WHAT TO PRODUCE —
Every record below should appear in your answer, copied exactly.

GIVEN ENTRIES —

┄┄┄┄┄┄

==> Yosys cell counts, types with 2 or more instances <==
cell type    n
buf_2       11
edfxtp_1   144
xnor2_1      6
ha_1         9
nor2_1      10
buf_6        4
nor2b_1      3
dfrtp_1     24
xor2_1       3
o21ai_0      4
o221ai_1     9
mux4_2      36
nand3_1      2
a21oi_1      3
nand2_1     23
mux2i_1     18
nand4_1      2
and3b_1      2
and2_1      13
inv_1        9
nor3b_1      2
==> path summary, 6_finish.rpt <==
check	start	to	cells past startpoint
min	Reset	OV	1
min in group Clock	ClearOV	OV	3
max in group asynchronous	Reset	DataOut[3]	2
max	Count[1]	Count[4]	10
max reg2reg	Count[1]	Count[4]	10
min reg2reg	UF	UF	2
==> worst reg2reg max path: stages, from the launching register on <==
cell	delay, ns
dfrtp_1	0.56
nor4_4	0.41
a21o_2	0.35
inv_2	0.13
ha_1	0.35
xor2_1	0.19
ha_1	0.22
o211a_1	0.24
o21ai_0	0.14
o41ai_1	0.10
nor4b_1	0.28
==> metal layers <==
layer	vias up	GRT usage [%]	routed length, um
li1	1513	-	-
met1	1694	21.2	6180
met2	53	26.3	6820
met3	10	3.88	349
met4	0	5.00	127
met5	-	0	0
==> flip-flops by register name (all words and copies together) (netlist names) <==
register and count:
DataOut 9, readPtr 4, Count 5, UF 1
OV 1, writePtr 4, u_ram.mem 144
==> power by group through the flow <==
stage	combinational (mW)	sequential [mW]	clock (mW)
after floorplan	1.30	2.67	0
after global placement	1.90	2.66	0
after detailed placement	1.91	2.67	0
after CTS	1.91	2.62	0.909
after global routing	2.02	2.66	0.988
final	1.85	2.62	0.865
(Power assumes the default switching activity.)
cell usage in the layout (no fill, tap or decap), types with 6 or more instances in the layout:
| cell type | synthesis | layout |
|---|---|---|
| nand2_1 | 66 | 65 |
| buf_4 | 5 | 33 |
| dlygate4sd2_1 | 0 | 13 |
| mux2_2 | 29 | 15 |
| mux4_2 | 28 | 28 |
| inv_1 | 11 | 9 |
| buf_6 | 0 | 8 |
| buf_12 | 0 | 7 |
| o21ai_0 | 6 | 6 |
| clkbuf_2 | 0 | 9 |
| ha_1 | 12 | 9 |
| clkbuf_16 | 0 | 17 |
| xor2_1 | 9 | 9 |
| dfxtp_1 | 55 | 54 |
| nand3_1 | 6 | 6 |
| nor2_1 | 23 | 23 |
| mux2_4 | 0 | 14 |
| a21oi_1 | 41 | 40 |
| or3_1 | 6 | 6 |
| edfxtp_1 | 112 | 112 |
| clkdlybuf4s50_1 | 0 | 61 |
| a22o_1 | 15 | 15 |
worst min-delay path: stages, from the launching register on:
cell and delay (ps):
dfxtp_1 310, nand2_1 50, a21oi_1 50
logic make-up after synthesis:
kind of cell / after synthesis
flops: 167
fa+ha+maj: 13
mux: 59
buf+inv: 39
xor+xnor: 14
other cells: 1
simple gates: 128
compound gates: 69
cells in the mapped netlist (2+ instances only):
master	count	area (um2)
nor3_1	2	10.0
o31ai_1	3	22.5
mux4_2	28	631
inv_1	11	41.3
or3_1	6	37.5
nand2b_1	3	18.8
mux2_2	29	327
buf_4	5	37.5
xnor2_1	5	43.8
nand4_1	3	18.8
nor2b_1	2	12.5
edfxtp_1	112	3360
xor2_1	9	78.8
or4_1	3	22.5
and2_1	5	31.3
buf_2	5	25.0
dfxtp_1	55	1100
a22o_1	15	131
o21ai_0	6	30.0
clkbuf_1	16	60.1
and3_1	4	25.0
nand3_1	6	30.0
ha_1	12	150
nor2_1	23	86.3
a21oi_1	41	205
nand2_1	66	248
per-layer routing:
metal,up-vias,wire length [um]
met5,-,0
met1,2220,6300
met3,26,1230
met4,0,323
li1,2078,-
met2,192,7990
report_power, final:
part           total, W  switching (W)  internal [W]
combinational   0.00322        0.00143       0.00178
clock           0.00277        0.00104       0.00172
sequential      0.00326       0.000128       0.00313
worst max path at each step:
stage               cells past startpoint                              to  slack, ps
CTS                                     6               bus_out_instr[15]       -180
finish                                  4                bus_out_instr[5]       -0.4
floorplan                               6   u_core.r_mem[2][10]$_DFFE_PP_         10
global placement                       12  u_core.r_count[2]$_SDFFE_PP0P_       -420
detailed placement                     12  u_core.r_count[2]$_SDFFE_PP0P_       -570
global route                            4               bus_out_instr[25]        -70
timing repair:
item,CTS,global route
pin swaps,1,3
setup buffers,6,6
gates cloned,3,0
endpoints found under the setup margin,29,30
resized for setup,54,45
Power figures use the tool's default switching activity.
==> config.mk <==
export PLATFORM = sky130hd
export DESIGN_NAME = bcd_stopwatch_2dig
export DESIGN_NICKNAME = d
export VERILOG_FILES = /design/src/rtl/bcd_stopwatch_2dig.sv
export SDC_FILE = /design/constraint.sdc
export NUM_CORES = 1
export LEC_CHECK = 0
export ABC_CLOCK_PERIOD_IN_PS = 2600
export CORE_MARGIN = 2
export CORE_UTILIZATION = 60
export CTS_CLUSTER_SIZE = 12
export DETAILED_ROUTE_END_ITERATION = 10
export PLACE_DENSITY = 0.79
export SLEW_MARGIN = 20
export SYNTH_ARGS = -nofsm -noshare
export SYNTH_HDL_FRONTEND = slang
export SYNTH_SLANG_ARGS = --single-unit
==> constraint.sdc <==
create_clock -name clk -period 2.6 [get_ports clk]
set_clock_uncertainty 0.2 [all_clocks]
set_input_delay 0.52 -clock clk [delete_from_list [all_inputs] [get_ports clk]]
set_output_delay 0.52 -clock clk [all_outputs]
set_load 0.005 [all_outputs]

┄┄┄┄┄┄

SOLUTION FOR THIS PROBLEM —
==> Yosys cell counts, types with 2 or more instances <==
cell type    n
buf_2       11
edfxtp_1   144
xnor2_1      6
ha_1         9
nor2_1      10
buf_6        4
nor2b_1      3
dfrtp_1     24
xor2_1       3
o21ai_0      4
o221ai_1     9
mux4_2      36
nand3_1      2
a21oi_1      3
nand2_1     23
mux2i_1     18
nand4_1      2
and3b_1      2
and2_1      13
inv_1        9
nor3b_1      2
==> path summary, 6_finish.rpt <==
check	start	to	cells past startpoint
min	Reset	OV	1
min in group Clock	ClearOV	OV	3
max in group asynchronous	Reset	DataOut[3]	2
max	Count[1]	Count[4]	10
max reg2reg	Count[1]	Count[4]	10
min reg2reg	UF	UF	2
==> worst reg2reg max path: stages, from the launching register on <==
cell	delay, ns
dfrtp_1	0.56
nor4_4	0.41
a21o_2	0.35
inv_2	0.13
ha_1	0.35
xor2_1	0.19
ha_1	0.22
o211a_1	0.24
o21ai_0	0.14
o41ai_1	0.10
nor4b_1	0.28
==> metal layers <==
layer	vias up	GRT usage [%]	routed length, um
li1	1513	-	-
met1	1694	21.2	6180
met2	53	26.3	6820
met3	10	3.88	349
met4	0	5.00	127
met5	-	0	0
==> flip-flops by register name (all words and copies together) (netlist names) <==
register and count:
DataOut 9, readPtr 4, Count 5, UF 1
OV 1, writePtr 4, u_ram.mem 144
==> power by group through the flow <==
stage	combinational (mW)	sequential [mW]	clock (mW)
after floorplan	1.30	2.67	0
after global placement	1.90	2.66	0
after detailed placement	1.91	2.67	0
after CTS	1.91	2.62	0.909
after global routing	2.02	2.66	0.988
final	1.85	2.62	0.865
(Power assumes the default switching activity.)
cell usage in the layout (no fill, tap or decap), types with 6 or more instances in the layout:
| cell type | synthesis | layout |
|---|---|---|
| nand2_1 | 66 | 65 |
| buf_4 | 5 | 33 |
| dlygate4sd2_1 | 0 | 13 |
| mux2_2 | 29 | 15 |
| mux4_2 | 28 | 28 |
| inv_1 | 11 | 9 |
| buf_6 | 0 | 8 |
| buf_12 | 0 | 7 |
| o21ai_0 | 6 | 6 |
| clkbuf_2 | 0 | 9 |
| ha_1 | 12 | 9 |
| clkbuf_16 | 0 | 17 |
| xor2_1 | 9 | 9 |
| dfxtp_1 | 55 | 54 |
| nand3_1 | 6 | 6 |
| nor2_1 | 23 | 23 |
| mux2_4 | 0 | 14 |
| a21oi_1 | 41 | 40 |
| or3_1 | 6 | 6 |
| edfxtp_1 | 112 | 112 |
| clkdlybuf4s50_1 | 0 | 61 |
| a22o_1 | 15 | 15 |
worst min-delay path: stages, from the launching register on:
cell and delay (ps):
dfxtp_1 310, nand2_1 50, a21oi_1 50
logic make-up after synthesis:
kind of cell / after synthesis
flops: 167
fa+ha+maj: 13
mux: 59
buf+inv: 39
xor+xnor: 14
other cells: 1
simple gates: 128
compound gates: 69
cells in the mapped netlist (2+ instances only):
master	count	area (um2)
nor3_1	2	10.0
o31ai_1	3	22.5
mux4_2	28	631
inv_1	11	41.3
or3_1	6	37.5
nand2b_1	3	18.8
mux2_2	29	327
buf_4	5	37.5
xnor2_1	5	43.8
nand4_1	3	18.8
nor2b_1	2	12.5
edfxtp_1	112	3360
xor2_1	9	78.8
or4_1	3	22.5
and2_1	5	31.3
buf_2	5	25.0
dfxtp_1	55	1100
a22o_1	15	131
o21ai_0	6	30.0
clkbuf_1	16	60.1
and3_1	4	25.0
nand3_1	6	30.0
ha_1	12	150
nor2_1	23	86.3
a21oi_1	41	205
nand2_1	66	248
per-layer routing:
metal,up-vias,wire length [um]
met5,-,0
met1,2220,6300
met3,26,1230
met4,0,323
li1,2078,-
met2,192,7990
report_power, final:
part           total, W  switching (W)  internal [W]
combinational   0.00322        0.00143       0.00178
clock           0.00277        0.00104       0.00172
sequential      0.00326       0.000128       0.00313
worst max path at each step:
stage               cells past startpoint                              to  slack, ps
CTS                                     6               bus_out_instr[15]       -180
finish                                  4                bus_out_instr[5]       -0.4
floorplan                               6   u_core.r_mem[2][10]$_DFFE_PP_         10
global placement                       12  u_core.r_count[2]$_SDFFE_PP0P_       -420
detailed placement                     12  u_core.r_count[2]$_SDFFE_PP0P_       -570
global route                            4               bus_out_instr[25]        -70
timing repair:
item,CTS,global route
pin swaps,1,3
setup buffers,6,6
gates cloned,3,0
endpoints found under the setup margin,29,30
resized for setup,54,45
Power figures use the tool's default switching activity.
==> config.mk <==
export PLATFORM = sky130hd
export DESIGN_NAME = bcd_stopwatch_2dig
export DESIGN_NICKNAME = d
export VERILOG_FILES = /design/src/rtl/bcd_stopwatch_2dig.sv
export SDC_FILE = /design/constraint.sdc
export NUM_CORES = 1
export LEC_CHECK = 0
export ABC_CLOCK_PERIOD_IN_PS = 2600
export CORE_MARGIN = 2
export CORE_UTILIZATION = 60
export CTS_CLUSTER_SIZE = 12
export DETAILED_ROUTE_END_ITERATION = 10
export PLACE_DENSITY = 0.79
export SLEW_MARGIN = 20
export SYNTH_ARGS = -nofsm -noshare
export SYNTH_HDL_FRONTEND = slang
export SYNTH_SLANG_ARGS = --single-unit
==> constraint.sdc <==
create_clock -name clk -period 2.6 [get_ports clk]
set_clock_uncertainty 0.2 [all_clocks]
set_input_delay 0.52 -clock clk [delete_from_list [all_inputs] [get_ports clk]]
set_output_delay 0.52 -clock clk [all_outputs]
set_load 0.005 [all_outputs]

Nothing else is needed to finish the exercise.